77 stars 7 forks source link

Feature request: Batch correction variable? #26

Closed dagarfield closed 2 years ago

dagarfield commented 2 years ago

Hello! Very happy with this software tool. I was wondering if it is possible to include a batch correction variable in the topic calculation in cases where a dataset consists of multiple batches and simple batch effects (of the sort that might be handled with an extra term in a linear model).

Cheers,

pcarbo commented 2 years ago

@dagarfield Thanks for the positive feedback on fastTopics.

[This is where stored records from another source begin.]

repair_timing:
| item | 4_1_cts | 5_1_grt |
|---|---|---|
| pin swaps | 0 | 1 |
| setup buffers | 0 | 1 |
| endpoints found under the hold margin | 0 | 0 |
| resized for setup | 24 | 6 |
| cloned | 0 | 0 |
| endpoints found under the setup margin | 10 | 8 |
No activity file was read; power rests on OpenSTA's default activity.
## src/rtl/itcm_ctrl_pkg.sv

```systemverilog
// Shared ITCM defines, constants and response type.
// Macro ITCM_ACC_CHK_EN (consumed by itcm_ctrl) enables fetch access checking.
`ifndef ITCM_DEFINES_SVH
`define ITCM_DEFINES_SVH
`define PC_SIZE 32
`define INSTR_SIZE 32
`define ITCM_NOP 32'h0000_0013
`endif

package itcm_ctrl_pkg;

  localparam int RSP_W = `INSTR_SIZE + 1;
  localparam logic [`INSTR_SIZE-1:0] ITCM_NOP = `ITCM_NOP;

  typedef struct packed {
    logic                    err;
    logic [`INSTR_SIZE-1:0]  instr;
  } itcm_rsp_t;

endpackage

```

## src/rtl/itcm_rsp_fifo.sv

```systemverilog
// Two-entry response FIFO holding {err, instr}; pointers and count are reset,
// the storage array is not.
module itcm_rsp_fifo
  import itcm_ctrl_pkg::*;
#(
  parameter int W = RSP_W
) (
  input  logic         clk,
  input  logic         rst,
  input  logic         push,
  input  logic [W-1:0] push_data,
  input  logic         pop,
  output logic [1:0]   cnt,
  output logic [W-1:0] head
);

  logic [W-1:0] r_mem [0:1];
  logic         r_wptr;
  logic         r_rptr;
  logic [1:0]   r_cnt;

  always_ff @(posedge clk or posedge rst) begin
    if (rst) begin
      r_wptr <= 1'b0;
      r_rptr <= 1'b0;
      r_cnt  <= 2'd0;
    end else begin
      if (push) r_wptr <= ~r_wptr;
      if (pop)  r_rptr <= ~r_rptr;
      unique case ({push, pop})
        2'b10:   r_cnt <= r_cnt + 2'd1;
        2'b01:   r_cnt <= r_cnt - 2'd1;
        default: r_cnt <= r_cnt;
      endcase
    end
  end

  always_ff @(posedge clk) begin
    if (push) r_mem[r_wptr] <= push_data;
  end

  assign cnt  = r_cnt;
  assign head = r_mem[r_rptr];

endmodule

```

## src/rtl/itcm_ctrl.sv

```systemverilog
// Instruction TCM fetch controller: single-cycle SRAM read with bypass and a
// 2-entry response FIFO. Define ITCM_ACC_CHK_EN to fault misaligned/out-of-range fetches.
module itcm_ctrl
  import itcm_ctrl_pkg::*;
#(
  parameter int                    RAM_AW    = 14,
  parameter logic [`PC_SIZE-1:0]   ITCM_BASE = 32'h8000_0000
) (
  input  logic                    clk,
  input  logic                    rst,
  input  logic                    ifu_req_valid,
  output logic                    ifu_req_ready,
  input  logic [`PC_SIZE-1:0]     ifu_req_pc,
  output logic                    ifu_rsp_valid,
  input  logic                    ifu_rsp_ready,
  output logic [`INSTR_SIZE-1:0]  ifu_rsp_instr,
  output logic                    ifu_rsp_err,
  output logic                    ram_cs,
  output logic [RAM_AW-1:0]       ram_addr,
  input  logic [31:0]             ram_rdata
);

  logic                  r_inflight;
  logic [1:0]            w_cnt;
  logic                  w_fire;
  logic                  w_bad;
  logic                  w_push;
  logic                  w_pop;
  logic [`PC_SIZE-1:0]   w_off;
  itcm_rsp_t             w_head;
  itcm_rsp_t             w_bypass;
  itcm_rsp_t             w_rsp;
  logic                  w_unused;

  assign w_off    = ifu_req_pc - ITCM_BASE;
  assign ram_addr = w_off[RAM_AW+1:2];

  // At most two responses outstanding: one read in flight plus FIFO entries.
  assign ifu_req_ready = !rst && (({1'b0, r_inflight} + w_cnt) < 2'd2);
  assign w_fire        = ifu_req_valid && ifu_req_ready;
  assign ram_cs        = w_fire && !w_bad;

`ifdef ITCM_ACC_CHK_EN
  logic r_inflight_err;

  assign w_bad = (ifu_req_pc[1:0] != 2'b00) || (ifu_req_pc < ITCM_BASE) ||
                 ((w_off >> (RAM_AW + 2)) != '0);

  always_ff @(posedge clk or posedge rst) begin
    if (rst) r_inflight_err <= 1'b0;
    else     r_inflight_err <= w_fire && w_bad;
  end

  assign w_bypass    = r_inflight_err ? itcm_rsp_t'{err: 1'b1, instr: ITCM_NOP}
                                      : itcm_rsp_t'{err: 1'b0, instr: ram_rdata};
  assign ifu_rsp_err = w_rsp.err;
  assign w_unused    = ^w_off[1:0];
`else
  assign w_bad       = 1'b0;
  assign w_bypass    = itcm_rsp_t'{err: 1'b0, instr: ram_rdata};
  assign ifu_rsp_err = 1'b0;
  assign w_unused    = ^{w_off[`PC_SIZE-1:RAM_AW+2], w_off[1:0], w_rsp.err};
`endif

  always_ff @(posedge clk or posedge rst) begin
    if (rst) r_inflight <= 1'b0;
    else     r_inflight <= w_fire;
  end

  // Older FIFO entries always win; fresh read data bypasses only into an empty FIFO.
  assign w_rsp         = (w_cnt == 2'd0) ? w_bypass : w_head;
  assign ifu_rsp_valid = r_inflight || (w_cnt != 2'd0);
  assign ifu_rsp_instr = w_rsp.instr;
  assign w_pop         = (w_cnt != 2'd0) && ifu_rsp_ready;
  assign w_push        = r_inflight && !((w_cnt == 2'd0) && ifu_rsp_ready);

  itcm_rsp_fifo #(.W(RSP_W)) u_rsp_fifo (
    .clk       (clk),
    .rst       (rst),
    .push      (w_push),
    .push_data (w_bypass),
    .pop       (w_pop),
    .cnt       (w_cnt),
    .head      (w_head)
  );

endmodule

```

Re: batch effects (or other fixed effects). This is something that has come up before, but isn't currently implemented. glmpca is an R package that might better accommodate your setting; it allows for defining batch effects or other fixed covariates. An ad hoc alternative to consider would be to try running fastTopics on all the data, then independently on each batch (or some variation on that approach).

dagarfield commented 2 years ago

So far it hasn't really been an issue for this dataset, but will limit our ability to use this approach as project start to contain data from more and more runs (and possible labs). I might thus gentle encourage such an approach (we like the interface of your code too). But I'll check out GLMPCA, thanks for that. Had some luck with batch effects and the iNMF approach in Liger, but nothing beats Structure plots for making the experimentalists happy.....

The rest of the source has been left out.